Task statement: From the entries below, return exactly the lines beginning at the one that contains "export DESIGN_NAME = port_status_register" and ending at the one that contains "### constraint.sdc", both of them included, and only those lines.

Provided records:
--- config.mk ---
export PLATFORM = sky130hd
export DESIGN_NAME = sfc_flash_ctrl
export DESIGN_NICKNAME = d
export VERILOG_FILES = /design/src/shared/sfc_pkg.sv /design/src/hdl/sfc_flash_ctrl.sv
export SDC_FILE = /design/constraint.sdc
export NUM_CORES = 1
export LEC_CHECK = 0
export CORE_UTILIZATION = 60
export CTS_CLUSTER_SIZE = 8
export DETAILED_ROUTE_END_ITERATION = 16
export DONT_BUFFER_PORTS = 1
export PLACE_DENSITY = 0.76
export SYNTH_ARGS = -nofsm -noshare
export SYNTH_HDL_FRONTEND = slang
export SYNTH_SLANG_ARGS = --single-unit
--- constraint.sdc ---
create_clock -name pclk -period 6.67 [get_ports pclk]
set_input_delay 0.667 -clock pclk [delete_from_list [all_inputs] [get_ports pclk]]
set_output_delay 0.667 -clock pclk [all_outputs]
set_load 0.05 [all_outputs]
### config.mk
export PLATFORM = sky130hd
export DESIGN_NAME = port_status_register
export DESIGN_NICKNAME = d
export VERILOG_FILES = /design/src/shared/port_status_pkg.sv /design/src/shared/status_src_if.sv /design/src/core/status_sync.sv /design/src/core/port_status_register.sv
export SDC_FILE = /design/constraint.sdc
export NUM_CORES = 1
export LEC_CHECK = 0
export BUFFER_PORTS_ARGS = -buffer_cell sky130_fd_sc_hd__buf_4
export CORE_MARGIN = 3
export CORE_UTILIZATION = 30
export CTS_CLUSTER_SIZE = 24
export DETAILED_ROUTE_END_ITERATION = 16
export PLACE_DENSITY = 0.51
export SLEW_MARGIN = 20
export SYNTH_ARGS = -nofsm -noshare
export SYNTH_HDL_FRONTEND = slang
export SYNTH_SLANG_ARGS = --single-unit
### constraint.sdc
create_clock -name clk_sys -period 3.8 [get_ports clk_sys]
set_input_delay 0 -clock clk_sys [delete_from_list [all_inputs] [get_ports clk_sys]]
set_output_delay 0 -clock clk_sys [all_outputs]
set_load 0.01 [all_outputs]
### src/shared/port_status_pkg.sv
// Constants shared by the port status register and its input synchroniser
package port_status_pkg;

   // ---------------------------------------------------------------
   // Register address and data width
   // ---------------------------------------------------------------
   localparam int unsigned      ADDR_W           = 5;
   localparam int unsigned      DATA_W           = 16;
   localparam logic [4:0]       PORT_STATUS_ADDR = 5'h14;

   // ---------------------------------------------------------------
   // Field positions inside the register
   // ---------------------------------------------------------------
   localparam int unsigned      BIT_LINK         = 13;
   localparam int unsigned      BIT_DUPLEX       = 12;
   localparam int unsigned      BIT_SPEED        = 11;
   localparam int unsigned      BIT_AN_DONE      = 9;
   localparam int unsigned      BIT_PAGE_RX      = 8;
   localparam int unsigned      BIT_SPARE_HI     = 7;
   localparam int unsigned      BIT_DESCR_LOCK   = 6;
   localparam int unsigned      BIT_SYMBOL_ERR   = 5;
   localparam int unsigned      BIT_MLT3_ERR     = 4;
   localparam int unsigned      BIT_LOW_VOLT     = 2;
   localparam int unsigned      BIT_SPARE_LO     = 1;

   // ---------------------------------------------------------------
   // Source signal indices in the synchronised vector
   // ---------------------------------------------------------------
   localparam int unsigned      N_SRC            = 9;
   localparam int unsigned      SRC_LINK         = 0;
   localparam int unsigned      SRC_DUPLEX       = 1;
   localparam int unsigned      SRC_SPEED        = 2;
   localparam int unsigned      SRC_AN_DONE      = 3;
   localparam int unsigned      SRC_PAGE_RX      = 4;
   localparam int unsigned      SRC_DESCR_LOCK   = 5;
   localparam int unsigned      SRC_SYMBOL_ERR   = 6;
   localparam int unsigned      SRC_MLT3_ERR     = 7;
   localparam int unsigned      SRC_LOW_VOLT     = 8;

   // ---------------------------------------------------------------
   // Reset values
   // ---------------------------------------------------------------
   localparam logic [8:0]       SRC_RESET        = 9'h000;
   localparam logic [2:0]       FLAG_RESET       = 3'h0;
   localparam logic [1:0]       SPARE_RESET      = 2'h0;
   localparam logic [15:0]      RDATA_RESET      = 16'h0000;

endpackage : port_status_pkg

### src/shared/status_src_if.sv
// Carrier for synchronised status source levels
`timescale 1ns/1ps
interface status_src_if #(
   parameter int unsigned W = 9
);
   logic [W-1:0] level;
   modport producer (output level);
   modport consumer (input  level);
endinterface : status_src_if

### src/core/status_sync.sv
// Three-stage synchroniser bank with agreement filter
`timescale 1ns/1ps
module status_sync
   import port_status_pkg::*;
#(
   parameter int unsigned W = N_SRC
) (
   input  wire logic          clk_sys,
   input  wire logic          rst_n,
   input  wire logic [W-1:0]  raw,
   status_src_if.producer     src
);
   logic [W-1:0] stage1;
   logic [W-1:0] stage2;
   logic [W-1:0] stage3;

   // ---------------------------------------------------------------
   // Stage chain; stage1 feeds stage2 only
   // ---------------------------------------------------------------
   always_ff @(posedge clk_sys or negedge rst_n) begin
      if (!rst_n) begin
         stage1 <= SRC_RESET;
         stage2 <= SRC_RESET;
         stage3 <= SRC_RESET;
      end else begin
         stage1 <= raw;
         stage2 <= stage1;
         stage3 <= stage2;
      end
   end

   // ---------------------------------------------------------------
   // Per bit: accept a change once stage2 and stage3 agree
   // ---------------------------------------------------------------
   always_ff @(posedge clk_sys or negedge rst_n) begin
      if (!rst_n) begin
         src.level <= SRC_RESET;
      end else begin
         src.level <= (stage2 & stage3) | (src.level & (stage2 | stage3));
      end
   end

endmodule : status_sync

Answer to the problem:
export DESIGN_NAME = port_status_register
export DESIGN_NICKNAME = d
export VERILOG_FILES = /design/src/shared/port_status_pkg.sv /design/src/shared/status_src_if.sv /design/src/core/status_sync.sv /design/src/core/port_status_register.sv
export SDC_FILE = /design/constraint.sdc
export NUM_CORES = 1
export LEC_CHECK = 0
export BUFFER_PORTS_ARGS = -buffer_cell sky130_fd_sc_hd__buf_4
export CORE_MARGIN = 3
export CORE_UTILIZATION = 30
export CTS_CLUSTER_SIZE = 24
export DETAILED_ROUTE_END_ITERATION = 16
export PLACE_DENSITY = 0.51
export SLEW_MARGIN = 20
export SYNTH_ARGS = -nofsm -noshare
export SYNTH_HDL_FRONTEND = slang
export SYNTH_SLANG_ARGS = --single-unit
### constraint.sdc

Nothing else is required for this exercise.